Lemelson was awarded “for his track record of innovations and of coming up with big ideas that change fields,” says Cima. “Zhang is one of those individuals who moves through groups of talented people sparking new ideas. It seems like everything he embarks on leads to an explosion of innovation.”
Zhang’s journey with CRISPR/Cas9Currently a professor of neuroscience at the McGovern Institute for Brain Research and in the departments of brain and cognitive science and biological engineering at MIT, Zhang’s lab is actually focused on developing genomic technology to study some of the worst brain diseases in both animal and human stem cell models.
He is especially interested in complex disorders that are caused by multiple genetic and environmental risk factors and which are difficult to model. His work on genome editing began in 2010 when he discovered TALENS, the first method to target specific genes. It was in 2012 that he published his ground-breaking paper on the first, successful and programmable genome editing technology, CRISPR/Cas9.
In 2015, he refined the technology to develop /Cas9-Cpf1; and in 2016, he founded CRISPR/C2c2 to target RNA. His ability to provide defining solutions appears to stem from his ability to mix together information from a multitude of areas. “When I’m listening to someone or reading something, I always think, is there a way I can apply what I heard or read to one of these questions?” he said.

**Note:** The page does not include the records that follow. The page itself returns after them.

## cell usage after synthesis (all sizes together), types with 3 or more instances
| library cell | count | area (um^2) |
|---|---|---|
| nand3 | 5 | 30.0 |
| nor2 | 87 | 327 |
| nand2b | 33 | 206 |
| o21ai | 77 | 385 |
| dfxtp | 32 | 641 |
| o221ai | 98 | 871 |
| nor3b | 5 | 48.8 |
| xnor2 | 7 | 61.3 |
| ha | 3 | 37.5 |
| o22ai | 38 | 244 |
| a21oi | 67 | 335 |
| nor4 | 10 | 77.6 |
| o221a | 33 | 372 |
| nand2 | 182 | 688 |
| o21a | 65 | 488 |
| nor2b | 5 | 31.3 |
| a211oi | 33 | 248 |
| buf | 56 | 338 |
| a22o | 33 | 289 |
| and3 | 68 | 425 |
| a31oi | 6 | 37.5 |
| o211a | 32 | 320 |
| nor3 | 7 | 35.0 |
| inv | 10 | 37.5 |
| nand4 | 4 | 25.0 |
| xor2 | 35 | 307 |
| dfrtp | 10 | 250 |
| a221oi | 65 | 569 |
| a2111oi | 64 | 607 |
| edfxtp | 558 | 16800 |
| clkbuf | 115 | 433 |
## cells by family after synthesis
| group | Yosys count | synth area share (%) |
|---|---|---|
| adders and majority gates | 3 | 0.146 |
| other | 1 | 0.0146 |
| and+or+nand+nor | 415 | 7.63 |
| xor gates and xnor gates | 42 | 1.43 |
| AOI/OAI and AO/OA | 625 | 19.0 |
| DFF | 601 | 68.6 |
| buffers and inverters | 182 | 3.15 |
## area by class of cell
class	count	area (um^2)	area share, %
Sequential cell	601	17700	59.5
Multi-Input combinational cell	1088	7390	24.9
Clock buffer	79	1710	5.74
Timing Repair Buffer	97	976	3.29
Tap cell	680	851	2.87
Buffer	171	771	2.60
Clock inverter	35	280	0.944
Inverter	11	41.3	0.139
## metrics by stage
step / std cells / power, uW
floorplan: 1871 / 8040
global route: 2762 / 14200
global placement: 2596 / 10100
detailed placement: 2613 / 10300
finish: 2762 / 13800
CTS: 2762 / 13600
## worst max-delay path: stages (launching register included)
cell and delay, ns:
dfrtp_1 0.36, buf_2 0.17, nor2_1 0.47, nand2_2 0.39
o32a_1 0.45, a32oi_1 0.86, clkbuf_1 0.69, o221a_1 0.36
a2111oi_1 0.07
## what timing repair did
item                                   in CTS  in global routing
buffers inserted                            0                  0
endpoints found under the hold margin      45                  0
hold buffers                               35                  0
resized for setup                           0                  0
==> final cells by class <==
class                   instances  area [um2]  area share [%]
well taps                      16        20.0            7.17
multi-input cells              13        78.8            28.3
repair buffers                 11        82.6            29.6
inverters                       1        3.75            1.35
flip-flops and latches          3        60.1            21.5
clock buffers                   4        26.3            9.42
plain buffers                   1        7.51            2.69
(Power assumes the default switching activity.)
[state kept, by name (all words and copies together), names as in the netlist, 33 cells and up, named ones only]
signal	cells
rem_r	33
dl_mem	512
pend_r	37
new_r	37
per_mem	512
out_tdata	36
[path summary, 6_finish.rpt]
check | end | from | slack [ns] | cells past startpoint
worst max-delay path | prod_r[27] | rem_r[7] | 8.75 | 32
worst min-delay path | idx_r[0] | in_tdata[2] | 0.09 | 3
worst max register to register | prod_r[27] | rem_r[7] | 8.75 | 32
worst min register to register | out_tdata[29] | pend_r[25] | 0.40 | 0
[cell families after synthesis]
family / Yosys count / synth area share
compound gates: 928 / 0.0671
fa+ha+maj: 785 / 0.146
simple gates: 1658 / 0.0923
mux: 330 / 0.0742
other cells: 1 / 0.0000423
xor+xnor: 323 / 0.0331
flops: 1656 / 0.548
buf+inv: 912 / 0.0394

Feng Zhang: Not just a scientist, also a humanitarianYet, a large part of the reason Zhang was honoured, is because of how much he gives back to his field. Zhang’s support for open science means he makes information from his research freely available to other researchers through the non-profit, Addgene. This information includes copies of genetic and other biological material. “If Addgene didn’t exist, my lab would get no other science done,” Zhang says.

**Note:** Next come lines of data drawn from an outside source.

**src/hw/rtl/ism_pkg.sv**
```systemverilog
// Shared constants, item types and state codes of the Ising spin-flip block.
package ism_pkg;

	localparam int ROWS = 32;
	localparam int COLS = 32;
	localparam int ROW_W = $clog2(ROWS);
	localparam int COL_W = $clog2(COLS);
	localparam int SITES = ROWS * COLS;
	localparam int ADDR_W = $clog2(SITES);

	// Widths of the item fields.
	localparam int POS_W = 5;
	localparam int Q_W = 32;
	localparam int J_W = 5;
	localparam int ENERGY_W = 16;
	// Wide enough to compare a row or column field against a lattice size of up to 256.
	localparam int LIM_W = 9;

	localparam int CFG_IDX_W = 2;
	localparam logic [CFG_IDX_W-1:0] CFG_COUPLING = 2'd0;
	localparam logic [CFG_IDX_W-1:0] CFG_THR_LOW = 2'd1;
	localparam logic [CFG_IDX_W-1:0] CFG_THR_HIGH = 2'd2;

	typedef enum logic [1:0] {
		OP_WRITE = 2'd0,
		OP_READ = 2'd1,
		OP_TRIAL = 2'd2,
		OP_RECOMPUTE = 2'd3
	} op_t;

	typedef struct packed {
		op_t operation;
		logic [POS_W-1:0] row;
		logic [POS_W-1:0] col;
		logic spin_value;
		logic [Q_W-1:0] random_value;
	} in_item_t;

	typedef struct packed {
		logic accepted;
		logic spin_out;
		logic signed [ENERGY_W-1:0] energy;
	} out_item_t;

	typedef struct packed {
		logic signed [J_W-1:0] coupling;
		logic [Q_W-1:0] thr_low;
		logic [Q_W-1:0] thr_high;
	} cfg_t;

	typedef enum logic [2:0] {
		ST_IDLE,
		ST_DISPATCH,
		ST_RD_WAIT,
		ST_TR_READ,
		ST_TR_DECIDE,
		ST_RC,
		ST_DONE
	} core_state_t;

endpackage

```
**src/hw/rtl/ism_ram.sv**
```systemverilog
// Generic single-port synchronous RAM with a registered read.
module ism_ram #(
	parameter int WIDTH = 1,
	parameter int DEPTH = 1024
) (
	input  logic                     clk,
	input  logic                     en,
	input  logic                     we,
	input  logic [$clog2(DEPTH)-1:0] addr,
	input  logic [WIDTH-1:0]         wdata,
	output logic [WIDTH-1:0]         rdata
);

	logic [WIDTH-1:0] mem [DEPTH];
	logic [WIDTH-1:0] rdata_q;

	always_ff @(posedge clk) begin
		if (we) begin
			mem[addr] <= wdata;
		end
		if (en) begin
			rdata_q <= mem[addr];
		end
	end

	assign rdata = rdata_q;

endmodule

```
**src/hw/rtl/ism_core.sv**
```systemverilog
// Sequencer and arithmetic for the lattice operations around the spin memory.
module ism_core (
	input  logic              clk,
	input  logic              arst_n,
	input  logic              start,
	output logic              busy,
	input  ism_pkg::in_item_t item,
	input  ism_pkg::cfg_t     cfg,
	input  logic              out_free,
	output logic              done,
	output ism_pkg::out_item_t result
);

	function automatic logic [ism_pkg::ROW_W-1:0] row_prev(input logic [ism_pkg::ROW_W-1:0] r);
		return (r == '0) ? ism_pkg::ROW_W'(ism_pkg::ROWS - 1) : r - 1'b1;
	endfunction

	function automatic logic [ism_pkg::ROW_W-1:0] row_next(input logic [ism_pkg::ROW_W-1:0] r);
		return (r == ism_pkg::ROW_W'(ism_pkg::ROWS - 1)) ? '0 : r + 1'b1;
	endfunction

	function automatic logic [ism_pkg::COL_W-1:0] col_prev(input logic [ism_pkg::COL_W-1:0] c);
		return (c == '0) ? ism_pkg::COL_W'(ism_pkg::COLS - 1) : c - 1'b1;
	endfunction

	function automatic logic [ism_pkg::COL_W-1:0] col_next(input logic [ism_pkg::COL_W-1:0] c);
		return (c == ism_pkg::COL_W'(ism_pkg::COLS - 1)) ? '0 : c + 1'b1;
	endfunction

	function automatic logic [ism_pkg::ADDR_W-1:0] site(input logic [ism_pkg::ROW_W-1:0] r,
			input logic [ism_pkg::COL_W-1:0] c);
		return ism_pkg::ADDR_W'(int'(r) * ism_pkg::COLS + int'(c));
	endfunction

	ism_pkg::core_state_t state_q, state_d;

	ism_pkg::in_item_t item_q;
	logic inside_q;
	logic [ism_pkg::ROW_W-1:0] r_q;
	logic [ism_pkg::COL_W-1:0] c_q;

	logic [2:0] tstep_q;
	logic center_q;
	logic [2:0] eq_q;

	logic [1:0] ph_q;
	logic [ism_pkg::ROW_W-1:0] wr_q;
	logic [ism_pkg::COL_W-1:0] wc_q;
	logic s_q, d_q;
	logic signed [ism_pkg::ENERGY_W-1:0] acc_q;
	logic signed [ism_pkg::ENERGY_W-1:0] energy_q;

	logic res_acc_q, res_spin_q;

	logic ram_en, ram_we, ram_wdata, ram_rdata;
	logic [ism_pkg::ADDR_W-1:0] ram_addr;

	logic inside_in;
	logic signed [ism_pkg::ENERGY_W-1:0] jx, de, term, acc_next;
	logic de_pos, take, walk_last;
	logic [ism_pkg::Q_W-1:0] thr;
	logic [1:0] eq2;

	assign inside_in = (ism_pkg::LIM_W'(item.row) < ism_pkg::LIM_W'(ism_pkg::ROWS))
		&& (ism_pkg::LIM_W'(item.col) < ism_pkg::LIM_W'(ism_pkg::COLS));

	// Flipping the centre spin costs dE = 2*J*s*sum; with e neighbours equal to the centre
	// that is J*(4e - 8), built from shifts of the sign-extended coupling.
	assign jx = {{(ism_pkg::ENERGY_W - ism_pkg::J_W){cfg.coupling[ism_pkg::J_W-1]}}, cfg.coupling};

	always_comb begin
		case (eq_q)
			3'd0: de = -(jx <<< 3);
			3'd1: de = -(jx <<< 2);
			3'd2: de = '0;
			3'd3: de = jx <<< 2;
			default: de = jx <<< 3;
		endcase
	end

	assign de_pos = !de[ism_pkg::ENERGY_W-1] && (de != '0);
	// All four neighbours agree exactly when none or all of them match the centre.
	assign thr = (eq_q == 3'd0 || eq_q == 3'd4) ? cfg.thr_high : cfg.thr_low;
	assign take = de_pos ? (item_q.random_value <= thr) : 1'b1;

	// Bond energy of one site with its lower and right neighbours: -J*s*(sd + sr).
	assign eq2 = 2'(s_q == d_q) + 2'(s_q == ram_rdata);
	always_comb begin
		case (eq2)
			2'd0: term = -(jx <<< 1);
			2'd1: term = '0;
			default: term = jx <<< 1;
		endcase
	end
	assign acc_next = acc_q - term;

	assign walk_last = (wr_q == ism_pkg::ROW_W'(ism_pkg::ROWS - 1))
		&& (wc_q == ism_pkg::COL_W'(ism_pkg::COLS - 1));

	always_ff @(posedge clk or negedge arst_n) begin
		if (!arst_n) begin
			state_q <= ism_pkg::ST_IDLE;
		end else begin
			state_q <= state_d;
		end
	end

	always_comb begin
		state_d = state_q;
		ram_en = 1'b0;
		ram_we = 1'b0;
		ram_addr = site(r_q, c_q);
		ram_wdata = item_q.spin_value;
		done = 1'b0;
		busy = 1'b1;
		case (state_q)
			ism_pkg::ST_IDLE: begin
				busy = 1'b0;
				if (start) begin
					state_d = ism_pkg::ST_DISPATCH;
				end
			end
			ism_pkg::ST_DISPATCH: begin
				case (item_q.operation)
					ism_pkg::OP_WRITE: begin
						ram_we = inside_q;
						state_d = ism_pkg::ST_DONE;
					end
					ism_pkg::OP_READ: begin
						ram_en = inside_q;
						state_d = inside_q ? ism_pkg::ST_RD_WAIT : ism_pkg::ST_DONE;
					end
					ism_pkg::OP_TRIAL: begin
						ram_en = inside_q;
						state_d = inside_q ? ism_pkg::ST_TR_READ : ism_pkg::ST_DONE;
					end
					default: begin
						state_d = ism_pkg::ST_RC;
					end
				endcase
			end
			ism_pkg::ST_RD_WAIT: begin
				state_d = ism_pkg::ST_DONE;
			end
			ism_pkg::ST_TR_READ: begin
				// Step k issues neighbour k while the data of step k-1 comes back.
				ram_en = (tstep_q <= 3'd4);
				case (tstep_q)
					3'd1: ram_addr = site(row_prev(r_q), c_q);
					3'd2: ram_addr = site(row_next(r_q), c_q);
					3'd3: ram_addr = site(r_q, col_prev(c_q));
					default: ram_addr = site(r_q, col_next(c_q));
				endcase
				if (tstep_q == 3'd5) begin
					state_d = ism_pkg::ST_TR_DECIDE;
				end
			end
			ism_pkg::ST_TR_DECIDE: begin
				ram_we = take;
				ram_wdata = !center_q;
				state_d = ism_pkg::ST_DONE;
			end
			ism_pkg::ST_RC: begin
				case (ph_q)
					2'd0: begin
						ram_en = 1'b1;
						ram_addr = site(wr_q, wc_q);
					end
					2'd1: begin
						ram_en = 1'b1;
						ram_addr = site(row_next(wr_q), wc_q);
					end
					2'd2: begin
						ram_en = 1'b1;
						ram_addr = site(wr_q, col_next(wc_q));
					end
					default: begin
						if (walk_last) begin
							state_d = ism_pkg::ST_DONE;
						end
					end
				endcase
			end
			ism_pkg::ST_DONE: begin
				done = 1'b1;
				if (out_free) begin
					state_d = ism_pkg::ST_IDLE;
				end
			end
			default: begin
				state_d = ism_pkg::ST_IDLE;
			end
		endcase
	end

	always_ff @(posedge clk or negedge arst_n) begin
		if (!arst_n) begin
			energy_q <= '0;
			tstep_q <= '0;
			ph_q <= '0;
			wr_q <= '0;
			wc_q <= '0;
		end else begin
			case (state_q)
				ism_pkg::ST_DISPATCH: begin
					tstep_q <= 3'd1;
					ph_q <= '0;
					wr_q <= '0;
					wc_q <= '0;
				end
				ism_pkg::ST_TR_READ: begin
					tstep_q <= tstep_q + 3'd1;
				end
				ism_pkg::ST_TR_DECIDE: begin
					if (take) begin
						energy_q <= energy_q + de;
					end
				end
				ism_pkg::ST_RC: begin
					ph_q <= ph_q + 2'd1;
					if (ph_q == 2'd3) begin
						if (wc_q == ism_pkg::COL_W'(ism_pkg::COLS - 1)) begin
							wc_q <= '0;
							wr_q <= row_next(wr_q);
						end else begin
							wc_q <= wc_q + 1'b1;
						end
						if (walk_last) begin
							energy_q <= acc_next;
						end
					end
				end
				default: begin
				end
			endcase
		end
	end

	always_ff @(posedge clk) begin
		case (state_q)
			ism_pkg::ST_IDLE: begin
				if (start) begin
					item_q <= item;
					inside_q <= inside_in;
					r_q <= ism_pkg::ROW_W'(item.row);
					c_q <= ism_pkg::COL_W'(item.col);
				end
			end
			ism_pkg::ST_DISPATCH: begin
				res_acc_q <= 1'b0;
				res_spin_q <= (item_q.operation == ism_pkg::OP_WRITE)
					&& inside_q && item_q.spin_value;
				eq_q <= '0;
				acc_q <= '0;
			end
			ism_pkg::ST_RD_WAIT: begin
				res_spin_q <= ram_rdata;
			end
			ism_pkg::ST_TR_READ: begin
				if (tstep_q == 3'd1) begin
					center_q <= ram_rdata;
				end else begin
					eq_q <= eq_q + 3'(ram_rdata == center_q);
				end
			end
			ism_pkg::ST_TR_DECIDE: begin
				res_acc_q <= take;
				res_spin_q <= center_q ^ take;
			end
			ism_pkg::ST_RC: begin
				case (ph_q)
					2'd1: begin
						s_q <= ram_rdata;
						// The walk passes the addressed site once; its spin goes out with the result.
						if (wr_q == r_q && wc_q == c_q) begin
							res_spin_q <= ram_rdata;
						end
					end
					2'd2: d_q <= ram_rdata;
					2'd3: acc_q <= acc_next;
					default: begin
					end
				endcase
			end
			default: begin
			end
		endcase
	end

	assign result.accepted = res_acc_q;
	assign result.spin_out = res_spin_q;
	assign result.energy = energy_q;

	ism_ram #(
		.WIDTH(1),
		.DEPTH(ism_pkg::SITES)
	) u_lattice (
		.clk  (clk),
		.en   (ram_en),
		.we   (ram_we),
		.addr (ram_addr),
		.wdata(ram_wdata),
		.rdata(ram_rdata)
	);

	// The lattice is written only by a spin write or by the decision of a trial.
	assert property (@(posedge clk) disable iff (!arst_n)
		ram_we |-> (state_q == ism_pkg::ST_DISPATCH || state_q == ism_pkg::ST_TR_DECIDE))
		else $error("lattice written outside a write or trial decision");

	// A finished result waits in DONE until the output register can take it.
	assert property (@(posedge clk) disable iff (!arst_n)
		(state_q == ism_pkg::ST_DONE && !out_free) |=> (state_q == ism_pkg::ST_DONE))
		else $error("result dropped while output register was full");

	// The running energy moves only on a trial decision or at the end of the walk.
	assert property (@(posedge clk) disable iff (!arst_n)
		(energy_q != $past(energy_q)) |->
		($past(state_q) == ism_pkg::ST_TR_DECIDE || $past(state_q) == ism_pkg::ST_RC))
		else $error("energy changed outside a trial or recompute");

endmodule

```
**src/hw/rtl/ising_metropolis_spin_flip_top.sv**
```systemverilog
// Top level of the Ising spin-flip block: configuration registers, output register, core.
//
// A periodic ROWS x COLS lattice of one-bit spins lives in a single-port memory that
// returns one bit per cycle, and every operation is sequenced over that one port, one
// transaction at a time. A write stores one spin, a read fetches one, a Metropolis trial
// makes five single-bit reads and then the decision and write-back, and a recompute walks
// the whole lattice, reading each site and its lower and right neighbours in turn. A result
// waits in an output register; the next item is taken once the core has handed its result
// over. The lattice has no reset and must be written in full before trials or a recompute.
module ising_metropolis_spin_flip_top (
	input  logic                                clk,
	input  logic                                arst_n,
	input  logic                                in_valid,
	output logic                                in_stall,
	input  ism_pkg::in_item_t                   in_data,
	output logic                                out_valid,
	input  logic                                out_stall,
	output ism_pkg::out_item_t                  out_data,
	input  logic                                cfg_valid,
	output logic                                cfg_ready,
	input  logic [ism_pkg::CFG_IDX_W-1:0]       cfg_index,
	input  logic [ism_pkg::Q_W-1:0]             cfg_data
);

	ism_pkg::cfg_t cfg_q;
	ism_pkg::out_item_t out_data_q, result;
	logic out_valid_q, out_free, done, busy;

	assign cfg_ready = 1'b1;

	always_ff @(posedge clk or negedge arst_n) begin
		if (!arst_n) begin
			cfg_q.coupling <= ism_pkg::J_W'(1);
			cfg_q.thr_low <= '0;
			cfg_q.thr_high <= '0;
		end else if (cfg_valid && cfg_ready) begin
			case (cfg_index)
				ism_pkg::CFG_COUPLING: cfg_q.coupling <= cfg_data[ism_pkg::J_W-1:0];
				ism_pkg::CFG_THR_LOW: cfg_q.thr_low <= cfg_data;
				ism_pkg::CFG_THR_HIGH: cfg_q.thr_high <= cfg_data;
				default: begin
				end
			endcase
		end
	end

	assign out_free = !out_valid_q || !out_stall;

	always_ff @(posedge clk or negedge arst_n) begin
		if (!arst_n) begin
			out_valid_q <= 1'b0;
		end else if (done && out_free) begin
			out_valid_q <= 1'b1;
		end else if (!out_stall) begin
			out_valid_q <= 1'b0;
		end
	end

	always_ff @(posedge clk) begin
		if (done && out_free) begin
			out_data_q <= result;
		end
	end

	assign in_stall = busy;
	assign out_valid = out_valid_q;
	assign out_data = out_data_q;

	ism_core u_core (
		.clk     (clk),
		.arst_n  (arst_n),
		.start   (in_valid),
		.busy    (busy),
		.item    (in_data),
		.cfg     (cfg_q),
		.out_free(out_free),
		.done    (done),
		.result  (result)
	);

endmodule
```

Indeed, Zhang is one of the most popular members of Addgene. Of the 208 pieces of information he has added to the platform, 42,000 copies have been sent to scientists in 65 countries. In fact, even Jennifer Doudna from the University of California, Berkley, with whom Zhang is locked in a bitter patent battle, credits a plasmid added by Zhang to Addgene as what they used to discover that CRISPR/Cas9 can target RNA too.
Aside from this, Zhang also hosts regular workshops on genome editing. “He doesn’t just publish a paper and put [details of what he did] in the methods section,” iterates Cima. Zhang has said he plans to use some of his award money to invest in science education.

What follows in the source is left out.